In Ås, the fish are weighed and carefully placed in large plastic bags filled with water and oxygen, before being placed in the back of a van that will take them to the research facilities in Solbergstrand just outside the little coastal town of Drøbak. NMBU and Foods of Norway are fortunate to have access to their own facilities at NIVA, providing opportunities for unique trials, monitoring and dissection.
The 12-kilometre drive to the research institute at Solbergstrand is a leisurely one. The winding country road takes us through a short stretch of tall spruce trees, a reminder of what we are doing here. The purpose of this trial is to document the use of feed made from trees, and to see the effects this feed can have on the intestinal health of the fish as well as their health in general. The fact that this experiment is performed while transitioning them from freshwater to saltwater, their most vulnerable phase, makes the findings even more interesting.
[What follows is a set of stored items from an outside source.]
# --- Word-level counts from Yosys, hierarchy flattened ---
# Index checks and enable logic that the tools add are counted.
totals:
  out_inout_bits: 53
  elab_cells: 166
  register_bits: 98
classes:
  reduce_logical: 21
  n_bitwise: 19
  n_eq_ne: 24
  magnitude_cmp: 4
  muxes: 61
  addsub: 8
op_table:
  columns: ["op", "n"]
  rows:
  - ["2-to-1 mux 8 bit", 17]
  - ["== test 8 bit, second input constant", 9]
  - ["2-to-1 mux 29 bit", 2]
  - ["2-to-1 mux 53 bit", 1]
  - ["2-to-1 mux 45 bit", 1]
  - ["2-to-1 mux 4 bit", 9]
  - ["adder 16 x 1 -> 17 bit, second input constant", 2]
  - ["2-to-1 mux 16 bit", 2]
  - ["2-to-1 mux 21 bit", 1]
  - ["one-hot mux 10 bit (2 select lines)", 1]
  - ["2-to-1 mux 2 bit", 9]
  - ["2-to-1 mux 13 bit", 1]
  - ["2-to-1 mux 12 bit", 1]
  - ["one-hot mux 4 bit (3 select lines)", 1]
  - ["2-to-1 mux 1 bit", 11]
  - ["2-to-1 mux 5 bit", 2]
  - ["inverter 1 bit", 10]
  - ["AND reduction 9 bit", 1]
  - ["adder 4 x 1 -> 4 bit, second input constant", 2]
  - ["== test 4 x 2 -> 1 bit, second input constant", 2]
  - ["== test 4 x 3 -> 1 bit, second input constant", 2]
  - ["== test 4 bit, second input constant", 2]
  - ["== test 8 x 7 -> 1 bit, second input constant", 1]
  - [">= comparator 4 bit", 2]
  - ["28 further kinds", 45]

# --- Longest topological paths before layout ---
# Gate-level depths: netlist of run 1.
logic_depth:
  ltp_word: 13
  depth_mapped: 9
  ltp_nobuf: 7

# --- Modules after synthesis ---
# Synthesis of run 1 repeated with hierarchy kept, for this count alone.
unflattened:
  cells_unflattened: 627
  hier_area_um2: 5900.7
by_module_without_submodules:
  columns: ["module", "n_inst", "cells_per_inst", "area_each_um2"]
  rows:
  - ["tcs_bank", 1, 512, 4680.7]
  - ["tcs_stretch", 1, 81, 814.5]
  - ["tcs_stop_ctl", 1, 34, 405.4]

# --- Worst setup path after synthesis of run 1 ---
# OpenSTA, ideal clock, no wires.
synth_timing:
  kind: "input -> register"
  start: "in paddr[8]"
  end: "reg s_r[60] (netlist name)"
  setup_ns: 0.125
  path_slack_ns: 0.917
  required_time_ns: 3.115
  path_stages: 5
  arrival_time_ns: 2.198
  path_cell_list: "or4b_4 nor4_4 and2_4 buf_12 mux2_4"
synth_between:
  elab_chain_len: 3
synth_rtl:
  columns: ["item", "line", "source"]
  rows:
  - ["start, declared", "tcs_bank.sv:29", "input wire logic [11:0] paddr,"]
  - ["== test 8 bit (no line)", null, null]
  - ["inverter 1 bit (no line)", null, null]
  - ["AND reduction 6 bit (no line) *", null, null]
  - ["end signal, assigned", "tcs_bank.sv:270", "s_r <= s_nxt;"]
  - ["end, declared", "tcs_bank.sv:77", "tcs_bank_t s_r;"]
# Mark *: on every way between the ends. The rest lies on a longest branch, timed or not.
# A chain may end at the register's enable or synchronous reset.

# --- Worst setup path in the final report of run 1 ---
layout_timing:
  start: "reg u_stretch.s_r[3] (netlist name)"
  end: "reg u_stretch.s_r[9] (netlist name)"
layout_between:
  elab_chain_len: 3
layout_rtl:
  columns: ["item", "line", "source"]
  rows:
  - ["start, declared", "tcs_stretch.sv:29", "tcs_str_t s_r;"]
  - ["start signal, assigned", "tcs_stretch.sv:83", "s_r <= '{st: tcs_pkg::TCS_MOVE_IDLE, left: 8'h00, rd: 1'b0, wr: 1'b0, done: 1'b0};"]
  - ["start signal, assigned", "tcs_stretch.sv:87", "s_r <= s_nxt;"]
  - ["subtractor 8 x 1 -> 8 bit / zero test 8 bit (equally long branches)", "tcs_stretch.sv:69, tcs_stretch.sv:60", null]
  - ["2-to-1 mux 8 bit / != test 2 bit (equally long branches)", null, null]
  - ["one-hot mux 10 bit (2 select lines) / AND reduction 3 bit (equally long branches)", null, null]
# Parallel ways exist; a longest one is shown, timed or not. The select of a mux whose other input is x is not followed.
The yeast used in this experiment has been cultivated by Foods of Norway in the biorefinery laboratory NorBioLab at NMBU from residual biomass from Norwegian forestry and hydrolysed protein from by-products from the poultry industry. From this yeast researchers and technicians in the centre have manufactured the feed in the laboratory at NMBU’s Faculty of Life Sciences.
Jeleel is responsible for the trial, which is part of his doctoral degree. Together with master’s student student Dominic D. Mensah and researcher Sergio Rocha he makes up the team transporting the fish from Ås to Solbergstrand.
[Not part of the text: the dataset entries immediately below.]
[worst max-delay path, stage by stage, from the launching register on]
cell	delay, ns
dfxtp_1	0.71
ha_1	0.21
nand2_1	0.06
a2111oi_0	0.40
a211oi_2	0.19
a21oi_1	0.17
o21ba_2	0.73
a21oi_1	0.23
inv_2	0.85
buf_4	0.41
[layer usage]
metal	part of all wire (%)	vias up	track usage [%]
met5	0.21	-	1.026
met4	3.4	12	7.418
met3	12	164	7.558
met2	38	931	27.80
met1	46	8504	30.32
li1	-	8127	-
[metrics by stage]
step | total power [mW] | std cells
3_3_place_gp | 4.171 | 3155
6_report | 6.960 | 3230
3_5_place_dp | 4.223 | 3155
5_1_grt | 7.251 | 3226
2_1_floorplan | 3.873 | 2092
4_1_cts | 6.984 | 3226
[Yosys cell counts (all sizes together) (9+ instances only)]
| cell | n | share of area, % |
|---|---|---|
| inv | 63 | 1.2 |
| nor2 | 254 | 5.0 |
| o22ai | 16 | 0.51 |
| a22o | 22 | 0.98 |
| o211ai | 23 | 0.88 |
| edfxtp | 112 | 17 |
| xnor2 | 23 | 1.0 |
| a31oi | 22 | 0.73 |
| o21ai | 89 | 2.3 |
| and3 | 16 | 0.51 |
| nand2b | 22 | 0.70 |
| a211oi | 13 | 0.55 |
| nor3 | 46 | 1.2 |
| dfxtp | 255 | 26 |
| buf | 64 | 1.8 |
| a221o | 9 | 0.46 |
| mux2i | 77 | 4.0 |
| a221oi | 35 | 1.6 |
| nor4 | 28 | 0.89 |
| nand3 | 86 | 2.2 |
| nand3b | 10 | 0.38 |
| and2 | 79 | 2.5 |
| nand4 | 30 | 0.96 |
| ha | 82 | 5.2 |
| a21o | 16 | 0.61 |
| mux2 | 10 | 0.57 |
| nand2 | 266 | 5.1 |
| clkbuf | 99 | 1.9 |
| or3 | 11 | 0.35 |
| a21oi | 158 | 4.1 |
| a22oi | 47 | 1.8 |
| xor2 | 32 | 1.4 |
Upon arriving at NIVA, the bags with the fish are carefully carried into a room with 18 tanks, each holding 25 fish. Foods of Norway has unique access to this room, which for this experiment is priceless, says Jeleel. The facilities are right on the shore, and the use of these tanks can help simulate the water quality and ecology the fish would normally live in.
- When using these facilities, we can conduct the trial in similar conditions as in the sea. In this way, knowledge gained from this trial will be available to stakeholders in Norwegian salmon farming, such as fish farmers and feed manufacturers, in order to improve yield and overall productivity, he emphasizes.
In about five weeks, the 200 fish will be dissected and analysed. The research team will look at the microbiotic culture in their intestines, but also study immune responses in the spleen and head-kidney for indications relating to health. However, until then 200 small salmon must be cared for and fed. Every day – for five weeks. The amount of feed they digest must be monitored and documented daily by Jeleel or one of his colleagues, by measuring the amount of feed falling to the bottom of the tank.
Based on this trial, Jeleel and his colleagues in Foods of Norway will be able to document ground-breaking research. Meanwhile, the fish swim around in their tanks, munching on food made in a lab in Ås, totally unaware of the importance of their existence.